From: Jens Axboe <axboe@kernel.dk>
To: John Paul Adrian Glaubitz <glaubitz@physik.fu-berlin.de>,
linux-block@vger.kernel.org, linux-kernel@vger.kernel.org
Cc: Andreas Larsson <andreas@gaisler.com>,
Anthony Yznaga <anthony.yznaga@oracle.com>,
Sam James <sam@gentoo.org>,
"David S . Miller" <davem@davemloft.net>,
Michael Karcher <kernel@mkarcher.dialup.fu-berlin.de>,
sparclinux@vger.kernel.org
Subject: Re: [PATCH v2] Revert "sunvdc: Do not spin in an infinite loop when vio_ldc_send() returns EAGAIN"
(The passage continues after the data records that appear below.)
File: config.mk
export PLATFORM = sky130hd
export DESIGN_NAME = jtag_tap_master_sequencer
export DESIGN_NICKNAME = d
export VERILOG_FILES = /design/src/hdl/jtsq_pkg.sv /design/src/hdl/jtsq_useq.sv /design/src/hdl/jtag_tap_master_sequencer.sv
export SDC_FILE = /design/constraint.sdc
export NUM_CORES = 1
export LEC_CHECK = 0
export BUFFER_PORTS_ARGS = -buffer_cell sky130_fd_sc_hd__buf_2
export CAP_MARGIN = 5
export CORE_UTILIZATION = 35
export DETAILED_ROUTE_END_ITERATION = 10
export PLACE_DENSITY = 0.54
export SYNTH_ARGS = -nofsm -noshare
export SYNTH_HDL_FRONTEND = slang
export SYNTH_SLANG_ARGS = --single-unit
File: constraint.sdc
create_clock -name i_clk -period 5.6 [get_ports i_clk]
set_input_delay 0.56 -clock i_clk [delete_from_list [all_inputs] [get_ports i_clk]]
set_output_delay 0.56 -clock i_clk [all_outputs]
set_load 0.01 [all_outputs]
==> src/rtl/wtir_pkg.sv <==
// Shared types and constants for the wavetable interpolated read block.
`timescale 1ns / 1ps

package wtir_pkg;

  localparam int SAMPLE_W    = 16;
  localparam int CFG_DATA_W  = 4;
  localparam int CFG_INDEX_W = 1;

  // configuration register indexes
  typedef enum logic [CFG_INDEX_W-1:0] {
    CFG_FRAME_SELECT = 1'b0,
    CFG_INTERP_MODE  = 1'b1
  } cfg_index_t;

  typedef enum logic {
    REQ_WRITE  = 1'b0,
    REQ_LOOKUP = 1'b1
  } req_type_t;

  typedef enum logic {
    MODE_LINEAR  = 1'b0,
    MODE_HERMITE = 1'b1
  } interp_mode_t;

  // control that travels alongside each lookup
  typedef struct packed {
    logic         valid;
    interp_mode_t mode;
  } lookup_ctrl_t;

  localparam logic signed [SAMPLE_W-1:0] SAMPLE_MAX = 16'sh7FFF;
  localparam logic signed [SAMPLE_W-1:0] SAMPLE_MIN = 16'sh8000;

endpackage
==> config.mk <==
export PLATFORM = sky130hd
export DESIGN_NAME = legacy_text_to_utf8_converter
export DESIGN_NICKNAME = d
export VERILOG_FILES = /design/src/rtl/core/ltu_pkg.sv /design/src/rtl/core/ltu_fifo.sv /design/src/rtl/core/ltu_front.sv /design/src/rtl/core/ltu_back.sv /design/src/rtl/core/legacy_text_to_utf8_converter.sv
export SDC_FILE = /design/constraint.sdc
export NUM_CORES = 1
export LEC_CHECK = 0
export BUFFER_PORTS_ARGS = -buffer_cell sky130_fd_sc_hd__buf_4
export CAP_MARGIN = 25
export CORE_ASPECT_RATIO = 1.75
export CORE_MARGIN = 4
export CORE_UTILIZATION = 61
export DETAILED_ROUTE_END_ITERATION = 10
export HOLD_SLACK_MARGIN = 0.15
export PLACE_DENSITY = 0.8
export REMOVE_ABC_BUFFERS = 1
export SLEW_MARGIN = 20
export SYNTH_ARGS = -nofsm -noshare
export SYNTH_HDL_FRONTEND = slang
export SYNTH_SLANG_ARGS = --single-unit
==> constraint.sdc <==
create_clock -name clk_i -period 3.8 [get_ports clk_i]
set_input_delay 0.95 -clock clk_i [delete_from_list [all_inputs] [get_ports clk_i]]
set_output_delay 0.95 -clock clk_i [all_outputs]
set_load 0.005 [all_outputs]
==> src/rtl/core/ltu_pkg.sv <==
// ltu_pkg: shared types, constants and encode helpers for the legacy text to utf-8 converter
// no dependencies; imported by ltu_front, ltu_back and the top level
`default_nettype none

package ltu_pkg;

  localparam int unsigned LtuQueueDepth = 2;

  typedef enum logic [1:0] {
    ModeUtf8   = 2'd0,
    ModeLatin1 = 2'd1,
    ModeUtf16  = 2'd2,
    ModeLatin2 = 2'd3
  } ltu_mode_e;

  // one code point handed from front to back; raw words go out unchanged
  typedef struct packed {
    logic        raw;
    logic [15:0] cp;
  } ltu_unit_t;

  localparam int unsigned UnitWidth = $bits(ltu_unit_t);

  localparam logic [7:0] Latin2Base = 8'hA0;

  localparam logic [9:0] Latin2Upper [96] = '{
    10'h0A0, 10'h104, 10'h2D8, 10'h141, 10'h0A4, 10'h13D, 10'h15A, 10'h0A7,
    10'h0A8, 10'h160, 10'h15E, 10'h164, 10'h179, 10'h0AD, 10'h17D, 10'h17B,
    10'h0B0, 10'h105, 10'h2DB, 10'h142, 10'h0B4, 10'h13E, 10'h15B, 10'h2C7,
    10'h0B8, 10'h161, 10'h15F, 10'h165, 10'h17A, 10'h2DD, 10'h17E, 10'h17C,
    10'h154, 10'h0C1, 10'h0C2, 10'h102, 10'h0C4, 10'h139, 10'h106, 10'h0C7,
    10'h10C, 10'h0C9, 10'h118, 10'h0CB, 10'h11A, 10'h0CD, 10'h0CE, 10'h10E,
    10'h110, 10'h143, 10'h147, 10'h0D3, 10'h0D4, 10'h150, 10'h0D6, 10'h0D7,
    10'h158, 10'h16E, 10'h0DA, 10'h170, 10'h0DC, 10'h0DD, 10'h162, 10'h0DF,
    10'h155, 10'h0E1, 10'h0E2, 10'h103, 10'h0E4, 10'h13A, 10'h107, 10'h0E7,
    10'h10D, 10'h0E9, 10'h119, 10'h0EB, 10'h11B, 10'h0ED, 10'h0EE, 10'h10F,
    10'h111, 10'h144, 10'h148, 10'h0F3, 10'h0F4, 10'h151, 10'h0F6, 10'h0F7,
    10'h159, 10'h16F, 10'h0FA, 10'h171, 10'h0FC, 10'h0FD, 10'h163, 10'h2D9
  };

  function automatic logic [15:0] ltu_latin2(logic [7:0] b);
    logic [6:0] idx;
    idx = 7'(b - Latin2Base);
    if (b >= Latin2Base) begin
      return {6'd0, Latin2Upper[idx]};
    end
    return {8'd0, b};
  endfunction

  // number of utf-8 bytes for one unit, 1 to 3
  function automatic logic [1:0] ltu_len(ltu_unit_t u);
    if (u.raw || u.cp[15:7] == '0) begin
      return 2'd1;
    end
    if (u.cp[15:11] == '0) begin
      return 2'd2;
    end
    return 2'd3;
  endfunction

  function automatic logic [7:0] ltu_byte(ltu_unit_t u, logic [1:0] idx);
    logic [1:0] len;
    len = ltu_len(u);
    if (u.raw) begin
      return u.cp[7:0];
    end
    if (len == 2'd1) begin
      return {1'b0, u.cp[6:0]};
    end
    if (len == 2'd2) begin
      return (idx == 2'd0) ? {3'b110, u.cp[10:6]} : {2'b10, u.cp[5:0]};
    end
    if (idx == 2'd0) begin
      return {4'b1110, u.cp[15:12]};
    end
    if (idx == 2'd1) begin
      return {2'b10, u.cp[11:6]};
    end
    return {2'b10, u.cp[5:0]};
  endfunction

endpackage

`default_nettype wire

==> src/rtl/core/ltu_fifo.sv <==
// ltu_fifo: short register queue between the decode front and the encode back
// standalone, no package use
`default_nettype none

module ltu_fifo #(
  parameter int unsigned Width = 8,
  parameter int unsigned Depth = 2
) (
  input  wire logic             clk_i,
  input  wire logic             rst_ni,
  input  wire logic             push_i,
  input  wire logic [Width-1:0] data_i,
  output logic                  full_o,
  input  wire logic             pop_i,
  output logic      [Width-1:0] data_o,
  output logic                  empty_o
);

  localparam int unsigned AddrW = (Depth > 1) ? $clog2(Depth) : 1;
  localparam int unsigned CntW  = $clog2(Depth + 1);
  localparam logic [AddrW-1:0] LastAddr = AddrW'(Depth - 1);
  localparam logic [CntW-1:0]  FullCnt  = CntW'(Depth);

  logic [Width-1:0] mem_q [Depth];
  logic [AddrW-1:0] wptr_q, wptr_d, rptr_q, rptr_d;
  logic [CntW-1:0]  cnt_q, cnt_d;
  logic             do_push, do_pop;

  assign full_o  = (cnt_q == FullCnt);
  assign empty_o = (cnt_q == '0);
  assign data_o  = mem_q[rptr_q];
  assign do_push = push_i && !full_o;
  assign do_pop  = pop_i && !empty_o;

  always_comb begin
    wptr_d = wptr_q;
    rptr_d = rptr_q;
    cnt_d  = cnt_q;
    if (do_push) begin
      wptr_d = (wptr_q == LastAddr) ? '0 : wptr_q + AddrW'(1);
    end
    if (do_pop) begin
      rptr_d = (rptr_q == LastAddr) ? '0 : rptr_q + AddrW'(1);
    end
    if (do_push && !do_pop) begin
      cnt_d = cnt_q + CntW'(1);
    end else if (do_pop && !do_push) begin
      cnt_d = cnt_q - CntW'(1);
    end
  end

  always_ff @(posedge clk_i or negedge rst_ni) begin
    if (!rst_ni) begin
      wptr_q <= '0;
      rptr_q <= '0;
      cnt_q  <= '0;
    end else begin
      wptr_q <= wptr_d;
      rptr_q <= rptr_d;
      cnt_q  <= cnt_d;
    end
  end

  always_ff @(posedge clk_i) begin
    if (do_push) begin
      mem_q[wptr_q] <= data_i;
    end
  end

endmodule

`default_nettype wire

==> src/rtl/core/ltu_front.sv <==
// ltu_front: mode register, input word accept, utf-16 pairing and latin-2 lookup
// depends on ltu_pkg; feeds code points into ltu_fifo
`default_nettype none

module ltu_front (
  input  wire logic               clk_i,
  input  wire logic               rst_ni,
  input  wire logic               cfg_we_i,
  input  wire logic [1:0]         cfg_data_i,
  input  wire logic               push_i,
  input  wire logic [7:0]         in_byte_i,
  input  wire logic               end_of_text_i,
  input  wire logic               q_full_i,
  output logic                    q_push_o,
  output ltu_pkg::ltu_unit_t      q_unit_o
);
  import ltu_pkg::*;

  ltu_mode_e  mode_q, mode_d;
  logic [7:0] held_q, held_d;
  logic       held_valid_q, held_valid_d;
  logic       accept;

  assign accept = push_i && !q_full_i;

  always_comb begin
    mode_d       = mode_q;
    held_d       = held_q;
    held_valid_d = held_valid_q;
    q_push_o     = 1'b0;
    q_unit_o     = '{raw: 1'b0, cp: {8'd0, in_byte_i}};
    if (cfg_we_i) begin
      mode_d       = ltu_mode_e'(cfg_data_i);
      held_valid_d = 1'b0;
    end else if (accept) begin
      held_valid_d = 1'b0;
      unique case (mode_q)
        ModeUtf8: begin
          q_push_o     = 1'b1;
          q_unit_o.raw = 1'b1;
        end
        ModeLatin1: begin
          q_push_o = 1'b1;
        end
        ModeLatin2: begin
          q_push_o    = 1'b1;
          q_unit_o.cp = ltu_latin2(in_byte_i);
        end
        ModeUtf16: begin
          if (held_valid_q) begin
            q_push_o    = 1'b1;
            q_unit_o.cp = {held_q, in_byte_i};
          end else if (!end_of_text_i) begin
            held_d       = in_byte_i;
            held_valid_d = 1'b1;
          end
        end
        default: begin
          q_push_o = 1'b0;
        end
      endcase
    end
  end

  always_ff @(posedge clk_i or negedge rst_ni) begin
    if (!rst_ni) begin
      mode_q       <= ModeUtf8;
      held_valid_q <= 1'b0;
    end else begin
      mode_q       <= mode_d;
      held_valid_q <= held_valid_d;
    end
  end

  always_ff @(posedge clk_i) begin
    held_q <= held_d;
  end

endmodule

`default_nettype wire

==> src/rtl/core/ltu_back.sv <==
// ltu_back: utf-8 serializer, one output word per cycle into the output register
// when free or popped; depends on ltu_pkg; drains code points from ltu_fifo
`default_nettype none

module ltu_back (
  input  wire logic               clk_i,
  input  wire logic               rst_ni,
  input  wire ltu_pkg::ltu_unit_t q_unit_i,
  input  wire logic               q_empty_i,
  output logic                    q_pop_o,
  input  wire logic               pop,
  output logic                    empty,
  output logic [7:0]              out_byte_o,
  output logic                    run_last_o
);
  import ltu_pkg::*;

  ltu_unit_t  cur_q, cur_d, src;
  logic [1:0] idx_q, idx_d, src_idx, src_len;
  logic       busy_q, busy_d;
  logic       out_valid_q, out_valid_d;
  logic [7:0] out_byte_q, out_byte_d;
  logic       out_last_q, out_last_d;
  logic       have, advance, last;

  assign src     = busy_q ? cur_q : q_unit_i;
  assign src_idx = busy_q ? idx_q : 2'd0;
  assign src_len = ltu_len(src);
  assign last    = (src_idx == src_len - 2'd1);
  assign have    = busy_q || !q_empty_i;
  assign advance = have && (!out_valid_q || pop);
  assign q_pop_o = advance && !busy_q;

  assign empty      = !out_valid_q;
  assign out_byte_o = out_byte_q;
  assign run_last_o = out_last_q;

  always_comb begin
    cur_d       = cur_q;
    idx_d       = idx_q;
    busy_d      = busy_q;
    out_byte_d  = out_byte_q;
    out_last_d  = out_last_q;
    out_valid_d = out_valid_q;
    if (advance) begin
      out_valid_d = 1'b1;
      out_byte_d  = ltu_byte(src, src_idx);
      out_last_d  = last;
      busy_d      = !last;
      cur_d       = src;
      idx_d       = src_idx + 2'd1;
    end else if (pop) begin
      out_valid_d = 1'b0;
    end
  end

  always_ff @(posedge clk_i or negedge rst_ni) begin
    if (!rst_ni) begin
      busy_q      <= 1'b0;
      out_valid_q <= 1'b0;
    end else begin
      busy_q      <= busy_d;
      out_valid_q <= out_valid_d;
    end
  end

  always_ff @(posedge clk_i) begin
    cur_q      <= cur_d;
    idx_q      <= idx_d;
    out_byte_q <= out_byte_d;
    out_last_q <= out_last_d;
  end

endmodule

`default_nettype wire

==> src/rtl/core/legacy_text_to_utf8_converter.sv <==
// legacy_text_to_utf8_converter: top level, front decode, queue and utf-8 back end
// depends on ltu_pkg, ltu_front, ltu_fifo, ltu_back
//
// Byte-serial transcoder to UTF-8. cfg_data_i selects the source encoding
// (0 UTF-8 copy, 1 Latin-1, 2 UTF-16BE without surrogate pairing, 3 Latin-2)
// and the user must write it only while the block is idle; the block does not
// enforce this. A write drops any pending UTF-16 high byte. The front takes one
// input word per cycle while full is low and turns it into a code point; a short
// queue of QueueDepth entries sits between it and the back end, which writes one
// UTF-8 word per cycle into the output register while that register is empty or
// popped. An input word therefore yields 1 to 3 output words (its UTF-8 length)
// and a UTF-16 pair yields its length over two input words.
// run_last_o marks the final word produced by an input word.
`default_nettype none

module legacy_text_to_utf8_converter #(
  parameter int unsigned QueueDepth = ltu_pkg::LtuQueueDepth
) (
  input  wire logic       clk_i,
  input  wire logic       rst_ni,
  input  wire logic       cfg_we_i,
  input  wire logic [1:0] cfg_data_i,
  input  wire logic       push,
  output logic            full,
  input  wire logic [7:0] in_byte_i,
  input  wire logic       end_of_text_i,
  output logic            empty,
  input  wire logic       pop,
  output logic [7:0]      out_byte_o,
  output logic            run_last_o
);
  import ltu_pkg::*;

  ltu_unit_t front_unit, back_unit;
  logic      q_push, q_pop, q_empty;

  ltu_front u_front (
    .clk_i,
    .rst_ni,
    .cfg_we_i,
    .cfg_data_i,
    .push_i        (push),
    .in_byte_i,
    .end_of_text_i,
    .q_full_i      (full),
    .q_push_o      (q_push),
    .q_unit_o      (front_unit)
  );

  ltu_fifo #(
    .Width (UnitWidth),
    .Depth (QueueDepth)
  ) u_fifo (
    .clk_i,
    .rst_ni,
    .push_i  (q_push),
    .data_i  (front_unit),
    .full_o  (full),
    .pop_i   (q_pop),
    .data_o  (back_unit),
    .empty_o (q_empty)
  );

  ltu_back u_back (
    .clk_i,
    .rst_ni,
    .q_unit_i  (back_unit),
    .q_empty_i (q_empty),
    .q_pop_o   (q_pop),
    .pop,
    .empty,
    .out_byte_o,
    .run_last_o
  );

endmodule

`default_nettype wire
Date: Mon, 6 Oct 2025 07:46:21 -0600 [thread overview]
Message-ID: <cef07e8f-a919-4aa1-9904-84b16dfa8fe6@kernel.dk> (raw)
In-Reply-To: <e6a7e68ff9e23aee448003ee1a279a4ab13192c0.camel@physik.fu-berlin.de>
On 10/6/25 7:34 AM, John Paul Adrian Glaubitz wrote:
> Hi Jens,
>
> On Mon, 2025-10-06 at 07:19 -0600, Jens Axboe wrote:
>>> The problem is that giving up can lead to filesystem corruption which
>>> is problem that was never observed before the change from what I know.
>>
>> Yes, I get that.
>>
>>> We have deployed a kernel with the change reverted on several LDOMs that
>>> are seeing heavy use such as cfarm202.cfarm.net and we have seen any system
>>> lock ups or similar.
>>
>> I believe you. I'm just wondering how long you generally need to spin,
>> as per the question above: how many times does it generally spin where
>> it would've failed before?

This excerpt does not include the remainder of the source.